#### Saved entries
= = =

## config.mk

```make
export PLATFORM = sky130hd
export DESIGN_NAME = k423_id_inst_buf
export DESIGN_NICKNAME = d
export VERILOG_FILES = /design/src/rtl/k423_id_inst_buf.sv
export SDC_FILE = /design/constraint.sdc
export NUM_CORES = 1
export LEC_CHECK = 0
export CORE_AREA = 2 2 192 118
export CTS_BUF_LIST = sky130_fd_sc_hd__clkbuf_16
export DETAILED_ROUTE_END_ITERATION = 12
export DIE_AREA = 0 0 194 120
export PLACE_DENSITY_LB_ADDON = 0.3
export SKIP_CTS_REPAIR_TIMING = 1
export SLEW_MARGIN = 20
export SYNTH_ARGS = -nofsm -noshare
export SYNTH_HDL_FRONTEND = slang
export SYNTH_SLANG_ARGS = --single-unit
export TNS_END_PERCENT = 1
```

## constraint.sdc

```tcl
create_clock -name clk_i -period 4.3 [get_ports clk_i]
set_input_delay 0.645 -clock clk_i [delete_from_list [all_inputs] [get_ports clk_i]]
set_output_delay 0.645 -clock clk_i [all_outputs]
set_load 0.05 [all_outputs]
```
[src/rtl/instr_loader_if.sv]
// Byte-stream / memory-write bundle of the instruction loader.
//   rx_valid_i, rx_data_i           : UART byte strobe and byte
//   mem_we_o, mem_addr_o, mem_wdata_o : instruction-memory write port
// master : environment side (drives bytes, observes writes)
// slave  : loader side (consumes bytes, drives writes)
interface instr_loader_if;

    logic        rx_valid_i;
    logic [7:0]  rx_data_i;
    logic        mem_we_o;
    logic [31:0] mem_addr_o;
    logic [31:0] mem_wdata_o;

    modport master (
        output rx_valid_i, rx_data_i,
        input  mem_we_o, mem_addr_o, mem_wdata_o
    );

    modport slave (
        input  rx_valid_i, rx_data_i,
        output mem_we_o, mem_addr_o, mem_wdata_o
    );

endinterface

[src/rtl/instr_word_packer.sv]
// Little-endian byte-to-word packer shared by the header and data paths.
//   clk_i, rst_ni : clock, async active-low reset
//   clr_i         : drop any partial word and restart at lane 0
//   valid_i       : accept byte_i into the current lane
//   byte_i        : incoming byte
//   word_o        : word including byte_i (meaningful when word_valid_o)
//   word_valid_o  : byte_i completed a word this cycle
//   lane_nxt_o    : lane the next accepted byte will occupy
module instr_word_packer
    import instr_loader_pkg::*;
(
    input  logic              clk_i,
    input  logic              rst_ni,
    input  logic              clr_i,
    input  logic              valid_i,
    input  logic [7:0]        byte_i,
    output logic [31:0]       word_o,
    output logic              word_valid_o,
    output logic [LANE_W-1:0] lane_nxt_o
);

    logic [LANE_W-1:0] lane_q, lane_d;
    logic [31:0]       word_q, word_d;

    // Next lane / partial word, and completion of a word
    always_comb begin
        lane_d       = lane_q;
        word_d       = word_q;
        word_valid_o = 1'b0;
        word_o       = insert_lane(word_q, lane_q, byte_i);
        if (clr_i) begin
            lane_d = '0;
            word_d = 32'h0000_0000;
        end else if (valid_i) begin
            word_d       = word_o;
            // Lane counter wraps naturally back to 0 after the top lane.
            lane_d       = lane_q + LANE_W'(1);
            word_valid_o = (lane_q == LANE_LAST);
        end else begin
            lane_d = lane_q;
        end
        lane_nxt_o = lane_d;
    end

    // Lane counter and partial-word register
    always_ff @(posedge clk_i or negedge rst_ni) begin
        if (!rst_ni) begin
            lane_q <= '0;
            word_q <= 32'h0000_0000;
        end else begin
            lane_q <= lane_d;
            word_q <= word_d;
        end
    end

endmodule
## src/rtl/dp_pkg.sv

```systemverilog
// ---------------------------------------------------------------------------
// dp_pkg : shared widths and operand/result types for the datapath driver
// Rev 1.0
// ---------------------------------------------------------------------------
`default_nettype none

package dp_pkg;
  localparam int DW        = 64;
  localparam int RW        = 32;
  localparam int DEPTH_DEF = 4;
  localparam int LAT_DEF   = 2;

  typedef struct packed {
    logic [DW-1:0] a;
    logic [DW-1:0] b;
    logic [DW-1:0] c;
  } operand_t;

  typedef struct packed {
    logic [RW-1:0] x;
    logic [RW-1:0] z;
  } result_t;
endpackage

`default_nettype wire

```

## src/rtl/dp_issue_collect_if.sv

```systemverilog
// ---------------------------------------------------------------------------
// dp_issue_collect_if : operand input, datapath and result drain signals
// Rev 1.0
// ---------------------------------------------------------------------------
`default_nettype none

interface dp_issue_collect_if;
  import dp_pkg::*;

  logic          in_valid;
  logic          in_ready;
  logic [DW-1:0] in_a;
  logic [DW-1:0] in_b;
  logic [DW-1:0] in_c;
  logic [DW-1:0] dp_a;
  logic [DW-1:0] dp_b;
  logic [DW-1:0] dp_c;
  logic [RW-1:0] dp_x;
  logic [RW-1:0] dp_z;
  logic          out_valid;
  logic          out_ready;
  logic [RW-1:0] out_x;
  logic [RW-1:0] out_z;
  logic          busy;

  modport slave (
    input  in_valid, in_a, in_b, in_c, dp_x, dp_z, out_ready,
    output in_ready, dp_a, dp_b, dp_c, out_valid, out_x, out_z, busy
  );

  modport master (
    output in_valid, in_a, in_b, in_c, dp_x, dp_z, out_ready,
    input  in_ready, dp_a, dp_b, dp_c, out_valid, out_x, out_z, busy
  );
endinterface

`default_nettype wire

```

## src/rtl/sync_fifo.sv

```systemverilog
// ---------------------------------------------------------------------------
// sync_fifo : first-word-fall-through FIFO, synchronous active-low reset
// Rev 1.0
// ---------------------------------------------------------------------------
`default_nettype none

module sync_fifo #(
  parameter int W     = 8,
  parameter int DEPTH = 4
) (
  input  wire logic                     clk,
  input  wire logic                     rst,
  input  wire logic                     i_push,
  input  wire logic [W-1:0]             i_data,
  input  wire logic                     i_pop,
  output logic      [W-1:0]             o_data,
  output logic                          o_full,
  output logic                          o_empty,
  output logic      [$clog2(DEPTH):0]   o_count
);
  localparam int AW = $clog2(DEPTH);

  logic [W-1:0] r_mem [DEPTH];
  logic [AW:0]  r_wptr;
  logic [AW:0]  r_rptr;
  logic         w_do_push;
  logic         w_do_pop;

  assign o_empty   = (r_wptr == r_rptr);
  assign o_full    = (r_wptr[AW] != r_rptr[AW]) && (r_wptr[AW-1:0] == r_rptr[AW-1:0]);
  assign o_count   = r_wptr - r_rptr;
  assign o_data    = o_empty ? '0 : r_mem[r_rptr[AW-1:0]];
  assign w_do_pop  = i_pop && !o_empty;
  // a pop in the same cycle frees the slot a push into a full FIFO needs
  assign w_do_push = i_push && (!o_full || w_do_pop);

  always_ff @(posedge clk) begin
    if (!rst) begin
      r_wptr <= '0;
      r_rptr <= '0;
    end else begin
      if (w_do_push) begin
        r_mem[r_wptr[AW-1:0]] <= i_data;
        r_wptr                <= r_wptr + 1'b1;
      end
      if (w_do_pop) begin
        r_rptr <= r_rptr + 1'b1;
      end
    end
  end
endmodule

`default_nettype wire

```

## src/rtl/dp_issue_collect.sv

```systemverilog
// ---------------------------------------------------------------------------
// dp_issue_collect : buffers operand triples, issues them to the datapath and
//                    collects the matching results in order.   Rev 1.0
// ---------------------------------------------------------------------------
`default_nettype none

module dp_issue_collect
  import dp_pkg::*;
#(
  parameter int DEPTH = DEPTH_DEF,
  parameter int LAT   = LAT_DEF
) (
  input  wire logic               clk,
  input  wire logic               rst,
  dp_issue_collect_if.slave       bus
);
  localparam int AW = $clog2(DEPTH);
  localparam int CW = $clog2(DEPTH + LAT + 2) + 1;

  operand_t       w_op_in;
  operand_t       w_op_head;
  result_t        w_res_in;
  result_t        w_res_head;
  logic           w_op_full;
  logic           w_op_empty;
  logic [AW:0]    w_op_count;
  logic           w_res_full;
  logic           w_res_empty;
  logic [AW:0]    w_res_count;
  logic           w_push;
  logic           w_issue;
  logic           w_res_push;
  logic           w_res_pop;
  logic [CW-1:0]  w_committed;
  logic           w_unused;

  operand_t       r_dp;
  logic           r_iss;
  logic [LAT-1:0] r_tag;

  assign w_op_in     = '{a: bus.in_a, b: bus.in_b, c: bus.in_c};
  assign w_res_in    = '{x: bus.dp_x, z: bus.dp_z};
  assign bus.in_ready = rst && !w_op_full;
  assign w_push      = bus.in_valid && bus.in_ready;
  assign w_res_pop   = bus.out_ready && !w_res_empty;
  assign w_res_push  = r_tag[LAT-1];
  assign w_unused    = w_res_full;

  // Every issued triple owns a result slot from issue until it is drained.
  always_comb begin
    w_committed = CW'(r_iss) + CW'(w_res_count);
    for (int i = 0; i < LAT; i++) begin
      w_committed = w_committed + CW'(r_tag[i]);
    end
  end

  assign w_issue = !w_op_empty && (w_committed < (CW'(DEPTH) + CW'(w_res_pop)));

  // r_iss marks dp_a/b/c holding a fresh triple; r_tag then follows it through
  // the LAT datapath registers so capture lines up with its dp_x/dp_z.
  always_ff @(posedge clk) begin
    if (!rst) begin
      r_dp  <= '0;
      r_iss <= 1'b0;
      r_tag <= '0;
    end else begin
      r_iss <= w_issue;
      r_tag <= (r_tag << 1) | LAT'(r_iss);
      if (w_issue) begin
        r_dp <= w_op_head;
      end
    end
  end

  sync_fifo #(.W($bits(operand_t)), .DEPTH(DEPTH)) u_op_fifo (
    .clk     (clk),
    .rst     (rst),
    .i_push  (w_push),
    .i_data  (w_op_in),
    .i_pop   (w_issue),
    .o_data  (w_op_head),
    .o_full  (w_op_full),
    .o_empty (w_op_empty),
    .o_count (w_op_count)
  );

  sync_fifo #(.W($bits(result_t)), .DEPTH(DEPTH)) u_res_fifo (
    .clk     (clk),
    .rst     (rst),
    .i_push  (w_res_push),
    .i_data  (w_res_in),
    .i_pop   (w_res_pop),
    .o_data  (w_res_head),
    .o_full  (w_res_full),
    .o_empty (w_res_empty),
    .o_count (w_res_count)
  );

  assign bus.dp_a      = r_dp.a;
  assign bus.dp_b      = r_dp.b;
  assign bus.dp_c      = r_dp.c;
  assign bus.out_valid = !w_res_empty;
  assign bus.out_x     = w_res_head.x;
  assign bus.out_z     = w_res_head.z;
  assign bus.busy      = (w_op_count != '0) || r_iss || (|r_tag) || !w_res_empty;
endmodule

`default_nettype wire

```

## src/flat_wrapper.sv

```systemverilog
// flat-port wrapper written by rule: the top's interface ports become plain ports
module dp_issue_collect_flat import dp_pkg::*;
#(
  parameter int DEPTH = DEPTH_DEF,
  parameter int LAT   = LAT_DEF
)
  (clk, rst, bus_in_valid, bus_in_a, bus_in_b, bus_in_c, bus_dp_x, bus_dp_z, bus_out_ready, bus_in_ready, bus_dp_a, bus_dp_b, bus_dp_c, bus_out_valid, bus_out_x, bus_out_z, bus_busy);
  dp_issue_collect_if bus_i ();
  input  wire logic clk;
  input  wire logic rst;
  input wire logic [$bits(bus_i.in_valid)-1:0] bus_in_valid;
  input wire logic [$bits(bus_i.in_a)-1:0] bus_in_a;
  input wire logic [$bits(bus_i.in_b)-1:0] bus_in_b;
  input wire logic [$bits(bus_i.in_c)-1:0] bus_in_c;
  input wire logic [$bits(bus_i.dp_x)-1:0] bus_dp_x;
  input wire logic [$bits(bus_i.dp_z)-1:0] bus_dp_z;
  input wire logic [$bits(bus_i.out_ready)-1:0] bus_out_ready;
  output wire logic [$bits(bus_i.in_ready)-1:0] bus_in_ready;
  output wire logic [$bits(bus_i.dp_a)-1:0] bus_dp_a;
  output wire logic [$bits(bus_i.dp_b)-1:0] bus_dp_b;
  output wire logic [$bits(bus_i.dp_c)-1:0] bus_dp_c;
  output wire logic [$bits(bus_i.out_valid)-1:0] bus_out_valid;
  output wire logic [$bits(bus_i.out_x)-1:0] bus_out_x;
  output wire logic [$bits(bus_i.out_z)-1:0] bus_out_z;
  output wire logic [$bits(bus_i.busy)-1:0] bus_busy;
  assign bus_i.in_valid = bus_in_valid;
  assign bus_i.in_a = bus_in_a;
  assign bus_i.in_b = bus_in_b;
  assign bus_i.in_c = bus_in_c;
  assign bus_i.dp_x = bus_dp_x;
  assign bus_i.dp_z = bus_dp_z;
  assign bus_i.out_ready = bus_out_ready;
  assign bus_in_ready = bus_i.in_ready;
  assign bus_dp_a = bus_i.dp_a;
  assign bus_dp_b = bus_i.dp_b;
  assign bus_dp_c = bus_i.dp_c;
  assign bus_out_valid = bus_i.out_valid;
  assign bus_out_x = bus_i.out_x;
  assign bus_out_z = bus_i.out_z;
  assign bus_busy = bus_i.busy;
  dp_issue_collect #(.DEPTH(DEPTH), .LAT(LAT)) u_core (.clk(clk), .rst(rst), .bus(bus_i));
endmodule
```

= = =

#### Your goal
Throughout the records above, find the lines in which the word "import" appears and return them.

#### Solution below
    import instr_loader_pkg::*;
  import dp_pkg::*;
  import dp_pkg::*;
module dp_issue_collect_flat import dp_pkg::*;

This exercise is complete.